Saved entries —
BEGIN
**src/rtl/alu_pkg.sv**
```systemverilog
// Shared definitions for the ALU frame sequencer: FSM states, ALU select codes
// and the bit layout of the op byte.
package alu_pkg;

  typedef enum logic [2:0] {
    StGetA,
    StGetB,
    StGetOp,
    StExec,
    StResult
  } state_e;

  localparam logic [2:0] SEL_ADD = 3'd0;
  localparam logic [2:0] SEL_SUB = 3'd1;
  localparam logic [2:0] SEL_AND = 3'd2;
  localparam logic [2:0] SEL_OR  = 3'd3;
  localparam logic [2:0] SEL_XOR = 3'd4;
  localparam logic [2:0] SEL_NOT = 3'd5;
  localparam logic [2:0] SEL_SHL = 3'd6;
  localparam logic [2:0] SEL_SHR = 3'd7;

  localparam int unsigned OP_SEL_LSB   = 0;
  localparam int unsigned OP_SEL_W     = 3;
  localparam int unsigned OP_CHAIN_BIT = 7;

endpackage

```
**src/rtl/alu_frame_sequencer_if.sv**
```systemverilog
// Byte-in, ALU and result handshake signals of the frame sequencer.
// The master side is the sequencer; the slave side is producer, ALU and consumer.
interface alu_frame_sequencer_if;
  logic [7:0] in_data;
  logic       in_valid;
  logic       in_ready;
  logic [7:0] alu_a;
  logic [7:0] alu_b;
  logic [2:0] alu_sel;
  logic [7:0] alu_result;
  logic       alu_cout;
  logic [7:0] res_data;
  logic       res_cout;
  logic       res_valid;
  logic       res_ready;
  logic       busy;

  modport master (
    input  in_data, in_valid, alu_result, alu_cout, res_ready,
    output in_ready, alu_a, alu_b, alu_sel, res_data, res_cout, res_valid, busy
  );

  modport slave (
    output in_data, in_valid, alu_result, alu_cout, res_ready,
    input  in_ready, alu_a, alu_b, alu_sel, res_data, res_cout, res_valid, busy
  );
endinterface

```
**src/rtl/alu_frame_sequencer.sv**
```systemverilog
// Assembles A, B, op byte frames into registered ALU operands, waits ALU_LATENCY
// cycles and offers the captured Result/Cout on a valid/ready handshake.
module alu_frame_sequencer
  import alu_pkg::*;
#(
  parameter int unsigned ALU_LATENCY = 0
) (
  input logic                  clk,
  input logic                  rst_n,
  alu_frame_sequencer_if.master bus
);

  localparam int unsigned     CntW    = $clog2(ALU_LATENCY + 2);
  localparam logic [CntW-1:0] CntLast = CntW'(ALU_LATENCY);

  state_e          state_q, state_d;
  logic [7:0]      alu_a_q, alu_a_d;
  logic [7:0]      alu_b_q, alu_b_d;
  logic [2:0]      alu_sel_q, alu_sel_d;
  logic [7:0]      res_data_q, res_data_d;
  logic            res_cout_q, res_cout_d;
  logic            chain_q, chain_d;
  logic [CntW-1:0] cnt_q, cnt_d;

  // in_ready is high in every GET state, so in_valid alone marks a transfer there.
  always_comb begin
    state_d    = state_q;
    alu_a_d    = alu_a_q;
    alu_b_d    = alu_b_q;
    alu_sel_d  = alu_sel_q;
    res_data_d = res_data_q;
    res_cout_d = res_cout_q;
    chain_d    = chain_q;
    cnt_d      = cnt_q;
    unique case (state_q)
      StGetA: begin
        if (bus.in_valid) begin
          alu_a_d = bus.in_data;
          state_d = StGetB;
        end
      end
      StGetB: begin
        if (bus.in_valid) begin
          alu_b_d = bus.in_data;
          state_d = StGetOp;
        end
      end
      StGetOp: begin
        if (bus.in_valid) begin
          alu_sel_d = bus.in_data[OP_SEL_LSB +: OP_SEL_W];
          chain_d   = bus.in_data[OP_CHAIN_BIT];
          cnt_d     = '0;
          state_d   = StExec;
        end
      end
      StExec: begin
        if (cnt_q == CntLast) begin
          res_data_d = bus.alu_result;
          res_cout_d = bus.alu_cout;
          state_d    = StResult;
        end else begin
          cnt_d = cnt_q + CntW'(1);
        end
      end
      StResult: begin
        if (bus.res_ready) begin
          // A chained frame reuses the result as A and only needs B and op.
          if (chain_q) begin
            alu_a_d = res_data_q;
            state_d = StGetB;
          end else begin
            state_d = StGetA;
          end
        end
      end
      default: state_d = StGetA;
    endcase
  end

  always_ff @(posedge clk or negedge rst_n) begin
    if (!rst_n) begin
      state_q    <= StGetA;
      alu_a_q    <= 8'h00;
      alu_b_q    <= 8'h00;
      alu_sel_q  <= 3'b000;
      res_data_q <= 8'h00;
      res_cout_q <= 1'b0;
      chain_q    <= 1'b0;
      cnt_q      <= '0;
    end else begin
      state_q    <= state_d;
      alu_a_q    <= alu_a_d;
      alu_b_q    <= alu_b_d;
      alu_sel_q  <= alu_sel_d;
      res_data_q <= res_data_d;
      res_cout_q <= res_cout_d;
      chain_q    <= chain_d;
      cnt_q      <= cnt_d;
    end
  end

  assign bus.in_ready  = (state_q == StGetA) || (state_q == StGetB) || (state_q == StGetOp);
  assign bus.res_valid = (state_q == StResult);
  assign bus.busy      = (state_q != StGetA);
  assign bus.alu_a     = alu_a_q;
  assign bus.alu_b     = alu_b_q;
  assign bus.alu_sel   = alu_sel_q;
  assign bus.res_data  = res_data_q;
  assign bus.res_cout  = res_cout_q;

endmodule

```
**src/flat_wrapper.sv**
```systemverilog
// flat-port wrapper written by rule: the top's interface ports become plain ports
module alu_frame_sequencer_flat import alu_pkg::*;
#(
  parameter int unsigned ALU_LATENCY = 0
)
  (clk, rst_n, bus_in_data, bus_in_valid, bus_alu_result, bus_alu_cout, bus_res_ready, bus_in_ready, bus_alu_a, bus_alu_b, bus_alu_sel, bus_res_data, bus_res_cout, bus_res_valid, bus_busy);
  alu_frame_sequencer_if bus_i ();
  input logic clk;
  input logic rst_n;
  input wire logic [$bits(bus_i.in_data)-1:0] bus_in_data;
  input wire logic [$bits(bus_i.in_valid)-1:0] bus_in_valid;
  input wire logic [$bits(bus_i.alu_result)-1:0] bus_alu_result;
  input wire logic [$bits(bus_i.alu_cout)-1:0] bus_alu_cout;
  input wire logic [$bits(bus_i.res_ready)-1:0] bus_res_ready;
  output wire logic [$bits(bus_i.in_ready)-1:0] bus_in_ready;
  output wire logic [$bits(bus_i.alu_a)-1:0] bus_alu_a;
  output wire logic [$bits(bus_i.alu_b)-1:0] bus_alu_b;
  output wire logic [$bits(bus_i.alu_sel)-1:0] bus_alu_sel;
  output wire logic [$bits(bus_i.res_data)-1:0] bus_res_data;
  output wire logic [$bits(bus_i.res_cout)-1:0] bus_res_cout;
  output wire logic [$bits(bus_i.res_valid)-1:0] bus_res_valid;
  output wire logic [$bits(bus_i.busy)-1:0] bus_busy;
  assign bus_i.in_data = bus_in_data;
  assign bus_i.in_valid = bus_in_valid;
  assign bus_i.alu_result = bus_alu_result;
  assign bus_i.alu_cout = bus_alu_cout;
  assign bus_i.res_ready = bus_res_ready;
  assign bus_in_ready = bus_i.in_ready;
  assign bus_alu_a = bus_i.alu_a;
  assign bus_alu_b = bus_i.alu_b;
  assign bus_alu_sel = bus_i.alu_sel;
  assign bus_res_data = bus_i.res_data;
  assign bus_res_cout = bus_i.res_cout;
  assign bus_res_valid = bus_i.res_valid;
  assign bus_busy = bus_i.busy;
  alu_frame_sequencer #(.ALU_LATENCY(ALU_LATENCY)) u_core (.clk(clk), .rst_n(rst_n), .bus(bus_i));
endmodule
```
**config.mk**
```make
export PLATFORM = sky130hd
export DESIGN_NAME = alu_frame_sequencer_flat
export DESIGN_NICKNAME = d
export VERILOG_FILES = /design/src/rtl/alu_pkg.sv /design/src/rtl/alu_frame_sequencer_if.sv /design/src/rtl/alu_frame_sequencer.sv /design/src/flat_wrapper.sv
export SDC_FILE = /design/constraint.sdc
export NUM_CORES = 1
export LEC_CHECK = 0
export CORE_AREA = 5 5 61 63
export DETAILED_ROUTE_END_ITERATION = 16
export DIE_AREA = 0 0 66 68
export PLACE_DENSITY = 0.81
export SLEW_MARGIN = 20
export SYNTH_ARGS = -nofsm -noshare
export SYNTH_HDL_FRONTEND = slang
export SYNTH_SLANG_ARGS = --single-unit
```
**constraint.sdc**
```tcl
create_clock -name clk -period 3.3 [get_ports clk]
set_input_delay 0.66 -clock clk [delete_from_list [all_inputs] [get_ports clk]]
set_output_delay 0.66 -clock clk [all_outputs]
set_load 0.05 [all_outputs]
```
==> results of run 1 <==
-- path summary, 6_finish.rpt --
check | from | end | cells after the start
worst max-delay path | u_core.state_q[2] | bus_res_valid | 3
worst min-delay path | u_core.bus.res_cout | u_core.bus.res_cout | 1
worst max register to register | u_core.state_q[2] | u_core.bus.alu_a[7] | 3
worst min register to register | u_core.bus.res_cout | u_core.bus.res_cout | 1
max in group asynchronous | rst_n | u_core.state_q[1] | 2
min in group asynchronous | rst_n | u_core.bus.res_data[0] | 2
-- per-stage QoR --
step	instance area [sq um]	setup slack [ps]
final	1988	569.1
after floorplan	1374	1270
after global placement	1929	960.5
after CTS	1988	550.3
after global routing	1988	481.3
after detailed placement	1929	931.3
-- layout by cell type, fill, tap and decap left out --
master           netlist  routed
clkbuf_4               0       5
nand2_1                1       1
or3_1                  1       1
nand2b_4               1       1
o21ai_0                1       1
clkbuf_1               0       2
nand3_1                1       1
nand3b_1               2       2
mux2_2                37      37
o21a_1                 1       1
inv_1                  1       1
or3b_2                 1       1
dfrtp_1               32      32
buf_4                  0       1
a21oi_1                2       2
nor3b_4                1       1
nand2b_1               1       1
nor2_1                 2       2
a21boi_4               1       1
clkbuf_8               0       1
o22ai_1                1       1
clkdlybuf4s50_1        0      51
-- cell families after synthesis --
family / synth area share
muxes: 0.3033
DFF: 0.5829
and+or+nand+nor: 0.06193
AOI/OAI and AO/OA: 0.03461
buffers and inverters: 0.01730
-- cell type report --
cell class / instances / area [sq um] / area share
inverter: 1 / 3.754 / 0.001888
clock buffer: 8 / 58.81 / 0.02958
timing repair buffer: 52 / 518.0 / 0.2605
multi-input combinational: 54 / 549.3 / 0.2763
sequential: 32 / 800.8 / 0.4028
tap: 46 / 57.56 / 0.02895
-- critical path, cell delays in order (launching register included) --
cell	delay [ps]
dfrtp_1	690
nand2_1	170
inv_1	90
clkdlybuf4s50_1	800
-- state kept, by name (all words and copies together) (netlist names) --
signal / count
u_core.bus.res_cout: 1
u_core.bus.alu_a: 8
u_core.bus.alu_sel: 3
u_core.bus.alu_b: 8
u_core.state_q: 3
u_core.chain_q: 1
u_core.bus.res_data: 8
-- routing by layer --
metal / wire (um) / up-vias / global-route usage
li1: - / 434 / -
met1: 1156 / 463 / 0.1696
met2: 1541 / 34 / 0.2653
met3: 212 / 5 / 0.03777
met4: 58 / 0 / 0.09137
met5: 0 / - / 0
==> impl_metrics.yaml, run 1 <==
run_status:
  status: "finished, final reports clean"
die:
  coreArea_sq_um: 3179
  die_area_sq_um: 4488
  die_y_um: 68
  initial_core_util: 0.4321
  dieWidth_um: 66
  rows: 21
  num_io_pins: 52
logic_synthesis:
  synth_flop_cell: "dfrtp_1"
  ys_types: 18
  synth_area_sq_um: 1374
  avgSynthCellArea_sq_um: 15.10
  post-synth-top-count-cell: "mux2_2"
  seq_area_frac_synth: 0.5829
  synthCells: 91
  synth_area_leaders: "dfrtp_1 58%, mux2_2 30%, buf_2 1.5%"
  async_flop_share: 1.000
  synthDominantCellAreaShare: 0.5829
  synth_edf_count: 0
  ys_ff_latch: 32
  yosysTopAreaCell: "dfrtp_1"
  synth_top_cells_by_count: "37 x mux2_2, 32 x dfrtp_1, 4 x buf_2"
  ys.warnings.count: 0
  synth_nets: 112
global_route:
  grt_max_degree: 33
  globalRoute.totalOverflow: 0
  grt_pass1_wl_mm: 5.050
  grt_pass1_vias: 1040
  grt_util_all_layers: 0.1526
  grt_antenna_before_repair: 0
layout:
  instances_no_fill: 193
  drive_gt1_frac: 0.3265
  fillers: 263
  fin_util: 0.6253
  area_delta_synth_final_pct: 44.72
  nNetsFinal: 167
  n_antenna_cell: 0
routing:
  route.detailed.drc: 0
  drt.antenna.violating_nets: 0
  finalWirelength_mm: 2.968
  firstDrtPassIters: 4
  num_vias: 936
  wire_per_inst_um: 15.38
  vias_per_cell: 4.850
  drt_iter0_markers: 61
cts:
  cts_resized: 0
  insertion_delay_ps: 330
  cts-htree-levels: 2
  cts_setup_buffers: 0
  cts_tree: "yes"
  clockBufferDepth: 2
  cts_made_buffers: 5
  cts-root-buf: "clkbuf_4"
  clkSlewWorstSetupHoldPaths_ps: 90
  cts_sinks: 32
  cts_hold_repair.buffers: 0
sta:
  drv_slew: 0
  period_share: 0.8275
  finalHoldViolCount: 0
  finalSetupTns_ps: 0
  slew-limit-headroom: 0.6360
  worstMarginPinSlew_ps: 545.9
  setup_violations: 0
  rsz0062_at_grt: "false"
  hold_ws_ps: 509.5
  fin_skew_ps: 2.916
  min_period_ps: 2731
  max_freq_mhz: 366.2
placed_design:
  placed_cells: 185
  port_buffers: 51
  dp_hpwl_mm: 2.254
  gp_congestion: 0.7758
setup_path:
  cp_data_required_time_ps: 2640
  critPathLaunchType: "flop"
  crit_type: "flop to output pin"
  cp-end-kind: "output pin"
  path_max_fanout: 16
  reg2reg_slack_ps: 1480
  cp.arrival_ps: 2070
run:
  drv_cap: 0
min_path:
  hold_class: "flop to flop"
Power of run 1 is left out: the tool's default activity adds up to more than one toggle a clock period on the data nets, which glitch-free logic cannot reach.
==> run 2, diff against run 1 <==
--- a/config.mk
+++ b/config.mk
@@ -5,10 +5,10 @@
 export SDC_FILE = /design/constraint.sdc
 export NUM_CORES = 1
 export LEC_CHECK = 0
-export CORE_AREA = 5 5 61 63
+export CORE_AREA = 5 5 66 68
 export DETAILED_ROUTE_END_ITERATION = 16
-export DIE_AREA = 0 0 66 68
-export PLACE_DENSITY = 0.81
+export DIE_AREA = 0 0 71 73
+export PLACE_DENSITY = 0.73
 export SLEW_MARGIN = 20
 export SYNTH_ARGS = -nofsm -noshare
 export SYNTH_HDL_FRONTEND = slang
==> constraint.sdc (replaced) <==
create_clock -name clk -period 2.2 [get_ports clk]
set_input_delay 0.44 -clock clk [delete_from_list [all_inputs] [get_ports clk]]
set_output_delay 0.44 -clock clk [all_outputs]
set_load 0.05 [all_outputs]
==> run 2 against run 1 <==
  * Global-route usage shrank 1.9 points
  * First-iteration DRC count shrank 36%
  * Worst setup slack lost 280 ps
  * Cell area grew 2.8%
  * Clock-buffer cell count is the same
  * Register-to-register slack lost 960 ps
  * Critical endpoint is now bus_res_data[2]
  * Cell count grew 3.1%
==> impl_metrics.yaml, run 2 (synthesis results as in run 1) <==
die:
  dieWidth_um: 71
  rows: 23
  initial_core_util: 0.3617
  num_io_pins: 52
  die_area_sq_um: 5183
  die_y_um: 73
  coreArea_sq_um: 3799
run_status:
  status: "finished, final reports clean"
cts:
  cts-htree-levels: 2
  clockBufferDepth: 2
  cts_resized: 0
  insertion_delay_ps: 280
  cts_sinks: 32
  cts_setup_buffers: 0
  cts_hold_repair.buffers: 0
  cts_tree: "yes"
  cts-root-buf: "clkbuf_8"
  clkSlewWorstSetupHoldPaths_ps: 60
  cts_made_buffers: 5
setup_path:
  r2r_end: "u_core.bus.alu_a[1]"
  cp_data_required_time_ps: 1760
  worstSetupEndpoint: "bus_res_data[2]"
  critPathLaunchType: "flop"
  critPathTopFamily: "buffers and inverters"
  max_stage_delay_ps: 820
  cp-end-kind: "output pin"
  crit_chain: "clkdlybuf4s50_1"
  critPathBufInv: 1
  path_depth: 1
  cp.arrival_ps: 1470
  ff2ff_path_depth: 3
  slowest_stage: "clkdlybuf4s50_1"
  r2r-start: "u_core.state_q[2]"
  worstSetupStartpoint: "u_core.bus.res_data[2]"
  reg2reg_slack_ps: 520
  crit_type: "flop to output pin"
  path_max_fanout: 3
sta:
  max_freq_mhz: 524.0
  finalHoldViolCount: 0
  slew-limit-headroom: 0.6331
  period_share: 0.8675
  drv_slew: 0
  fin_skew_ps: 6.288
  finalSetupTns_ps: 0
  rsz0062_at_grt: "false"
  setup_violations: 0
  worstMarginPinSlew_ps: 548.7
  min_period_ps: 1908
routing:
  vias_per_cell: 4.774
  route.detailed.drc: 0
  drt_iter0_markers: 39
  wire_per_inst_um: 16.22
  num_vias: 950
  firstDrtPassIters: 4
  finalWirelength_mm: 3.228
  drt.antenna.violating_nets: 0
global_route:
  grt_antenna_before_repair: 0
  grt_util_all_layers: 0.1332
  grt_max_degree: 33
  globalRoute.totalOverflow: 0
  grt_pass1_wl_mm: 5.106
  grt_pass1_vias: 991
placed_design:
  dp_hpwl_mm: 2.409
  gp_congestion: 0.7387
  port_buffers: 51
layout:
  area_delta_synth_final_pct: 48.82
  most-common-layout-cells: "48 x clkdlybuf4s50_1, 37 x mux2_2, 32 x dfrtp_1"
  n_antenna_cell: 0
  final_common_cell: "clkdlybuf4s50_1"
  drive_gt1_frac: 0.3557
  nNetsFinal: 169
  fillers: 339
min_path:
  hold_class: "flop to flop"
  hold_start: "u_core.bus.alu_a[3]"
run:
  drv_cap: 0
run 2: cell count changes in the layout (fill, tap and decap cells not counted), sizes merged:
cell           before  now
clkdlybuf4s50      51   48
buf                 1    6
run 2: worst register-to-register path, delay by kind of cell (launching register included):
| kind | cells | cell delay, ps |
|---|---|---|
| mux | 1 | 380 |
| flops | 1 | 580 |
| compound gates | 1 | 390 |
| simple gates | 1 | 220 |
run 2: final cells by class:
cell class                      count  area (sq um)  share of cell area
Clock buffer                        8         90.09             0.04406
Sequential cell                    32         800.8              0.3917
Multi-Input combinational cell     54         549.3              0.2687
Timing Repair Buffer               54         538.0              0.2632
Tap cell                           50         62.56             0.03060
Inverter                            1         3.754            0.001836
run 2: routing by layer:
metal	global-route usage	vias up	share of wire
met5	0	-	0
met4	0.08768	0	0.026
met3	0.03994	5	0.057
met2	0.2163	29	0.51
met1	0.1524	480	0.41
li1	-	436	-
run 2: worst min-delay path by stage:
| stage | cells past startpoint | to | slack, ps |
|---|---|---|---|
| global placement | 1 | u_core.bus.res_cout | 490 |
| CTS | 1 | u_core.bus.alu_a[1] | 510 |
| detailed placement | 1 | u_core.bus.alu_a[1] | 500 |
| floorplan | 0 | u_core.bus.alu_a[0] | 140 |
| global route | 1 | u_core.bus.alu_a[3] | 520 |
| finish | 1 | u_core.bus.alu_a[3] | 510 |
run 2: stage by stage:
stage | hold slack, ps | std cells | cell area, sq um | setup WS [ps] | util
final | 505.2 | 199 | 2044 | 291.6 | 0.5382
after global routing | 524.0 | 199 | 2044 | 235.5 | 0.5382
after CTS | 510.0 | 199 | 2044 | 268.5 | 0.5382
after global placement | 486.5 | 191 | 1954 | 241.9 | 0.5145
after floorplan | 144.4 | 91 | 1374 | 390.0 | -
after detailed placement | 495.9 | 191 | 1954 | 233.3 | 0.5145
Power of run 2 is left out for the same reason.
==> run 3, diff against run 2 <==
--- a/config.mk
+++ b/config.mk
@@ -5,10 +5,10 @@
 export SDC_FILE = /design/constraint.sdc
 export NUM_CORES = 1
 export LEC_CHECK = 0
-export CORE_AREA = 5 5 66 68
+export CORE_AREA = 5 5 63 65
 export DETAILED_ROUTE_END_ITERATION = 16
-export DIE_AREA = 0 0 71 73
-export PLACE_DENSITY = 0.73
+export DIE_AREA = 0 0 68 70
+export PLACE_DENSITY = 0.76
 export SLEW_MARGIN = 20
 export SYNTH_ARGS = -nofsm -noshare
 export SYNTH_HDL_FRONTEND = slang
==> constraint.sdc (replaced) <==
create_clock -name clk -period 2.15 [get_ports clk]
set_input_delay 0.43 -clock clk [delete_from_list [all_inputs] [get_ports clk]]
set_output_delay 0.43 -clock clk [all_outputs]
set_load 0.05 [all_outputs]
==> run 3 against run 2 <==
  * Utilization increased by 9.0 points
  * Global-route usage increased by 1.6 points
  * Via count decreased by 1.5%
  * Non-clock buffer count increased by 1
  * Critical path type unchanged
  * Critical endpoint is now bus_alu_b[6]
==> impl_metrics.yaml, run 3 (synthesis results as in run 1) <==
run_status:
  status: "finished, final reports clean"
routing:
  vias_per_cell: 4.776
  num_vias: 936
  route.detailed.drc: 0
  drt.antenna.violating_nets: 0
  drt_iter0_markers: 108
  wire_per_inst_um: 15.94
  firstDrtPassIters: 4
  finalWirelength_mm: 3.125
cts:
  insertion_delay_ps: 330
  clockBufferDepth: 2
  cts-root-buf: "clkbuf_4"
  cts_sinks: 32
  cts_hold_repair.buffers: 0
  cts-htree-levels: 2
  cts_made_buffers: 5
  cts_setup_buffers: 0
  cts_resized: 0
  cts_tree: "yes"
  clkSlewWorstSetupHoldPaths_ps: 100
die:
  dieWidth_um: 68
  rows: 21
  num_io_pins: 52
  die_y_um: 70
  coreArea_sq_um: 3284
  initial_core_util: 0.4183
  die_area_sq_um: 4760
global_route:
  grt_max_degree: 33
  grt_util_all_layers: 0.1492
  grt_antenna_before_repair: 0
  grt_pass1_wl_mm: 5.299
  grt_pass1_vias: 1051
  globalRoute.totalOverflow: 0
setup_path:
  critPathLaunchType: "flop"
  crit_type: "flop to output pin"
  path_max_fanout: 2
  max_stage_delay_ps: 820
  critPathBufInv: 1
  crit_chain: "clkdlybuf4s50_1"
  critPathTopFamily: "buffers and inverters"
  slowest_stage: "clkdlybuf4s50_1"
  cp_data_required_time_ps: 1720
  cp.arrival_ps: 1520
  cp-end-kind: "output pin"
layout:
  nNetsFinal: 170
  fin_util: 0.6286
  instances_no_fill: 196
  n_antenna_cell: 0
  drive_gt1_frac: 0.3733
  fillers: 266
  most-common-layout-cells: "48 x clkdlybuf4s50_1, 37 x mux2_2, 32 x dfrtp_1"
  final_common_cell: "clkdlybuf4s50_1"
  area_delta_synth_final_pct: 50.27
placed_design:
  dp_hpwl_mm: 2.382
  port_buffers: 51
  gp_congestion: 0.7446
  placed_cells: 188
sta:
  min_period_ps: 1954
  setup_violations: 0
  fin_skew_ps: 7.934
  worstMarginPinSlew_ps: 564.0
  rsz0062_at_grt: "false"
  slew-limit-headroom: 0.6229
  finalSetupTns_ps: 0
  max_freq_mhz: 511.7
  finalHoldViolCount: 0
  hold_ws_ps: 501.8
  period_share: 0.9090
  drv_slew: 0
run:
  drv_cap: 0
min_path:
  hold_class: "primary input to asynchronous set/reset pin"
[run 3: cell types whose count changed in the layout (fill, tap and decap cells not counted)]
cell,delta
clkbuf_1,-2
clkbuf_4,+5
buf_12,+1
bufinv_16,+1
clkbuf_8,-4
[run 3: metal layers]
metal | GRT usage | up-vias | part of all wire
met5 | 0 | - | 0
met4 | 0.04636 | 0 | 0.011
met3 | 0.05929 | 5 | 0.075
met2 | 0.2334 | 35 | 0.49
met1 | 0.1860 | 456 | 0.42
li1 | - | 440 | -
[run 3: final timing paths]
check	cells after the start	endpoint	startpoint	slack [ps]
max in group asynchronous	2	u_core.bus.alu_b[5]	rst_n	1350
hold / removal	2	u_core.bus.alu_sel[0]	rst_n	500
setup / recovery	1	bus_alu_b[6]	u_core.bus.alu_b[6]	200
min in group clk	1	u_core.bus.alu_b[3]	u_core.bus.alu_b[3]	510
setup reg to reg	3	u_core.bus.alu_a[5]	u_core.state_q[2]	450
hold reg to reg	1	u_core.bus.alu_b[3]	u_core.bus.alu_b[3]	510
[run 3: final cells by class]
class | instances | area, sq um | area share
sequential | 32 | 800.8 | 0.3879
clock inverter | 1 | 30.03 | 0.01455
tap | 46 | 57.56 | 0.02788
multi-input combinational | 54 | 549.3 | 0.2661
inverter | 1 | 3.754 | 0.001818
timing repair buffer | 55 | 558.0 | 0.2703
clock buffer | 7 | 65.06 | 0.03152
END
Using the records above, copy word for word the line with "coreArea_sq_um: 3284", the line with "instances_no_fill: 196", and every line between them.

EXERCISE OUTPUT —
  coreArea_sq_um: 3284
  initial_core_util: 0.4183
  die_area_sq_um: 4760
global_route:
  grt_max_degree: 33
  grt_util_all_layers: 0.1492
  grt_antenna_before_repair: 0
  grt_pass1_wl_mm: 5.299
  grt_pass1_vias: 1051
  globalRoute.totalOverflow: 0
setup_path:
  critPathLaunchType: "flop"
  crit_type: "flop to output pin"
  path_max_fanout: 2
  max_stage_delay_ps: 820
  critPathBufInv: 1
  crit_chain: "clkdlybuf4s50_1"
  critPathTopFamily: "buffers and inverters"
  slowest_stage: "clkdlybuf4s50_1"
  cp_data_required_time_ps: 1720
  cp.arrival_ps: 1520
  cp-end-kind: "output pin"
layout:
  nNetsFinal: 170
  fin_util: 0.6286
  instances_no_fill: 196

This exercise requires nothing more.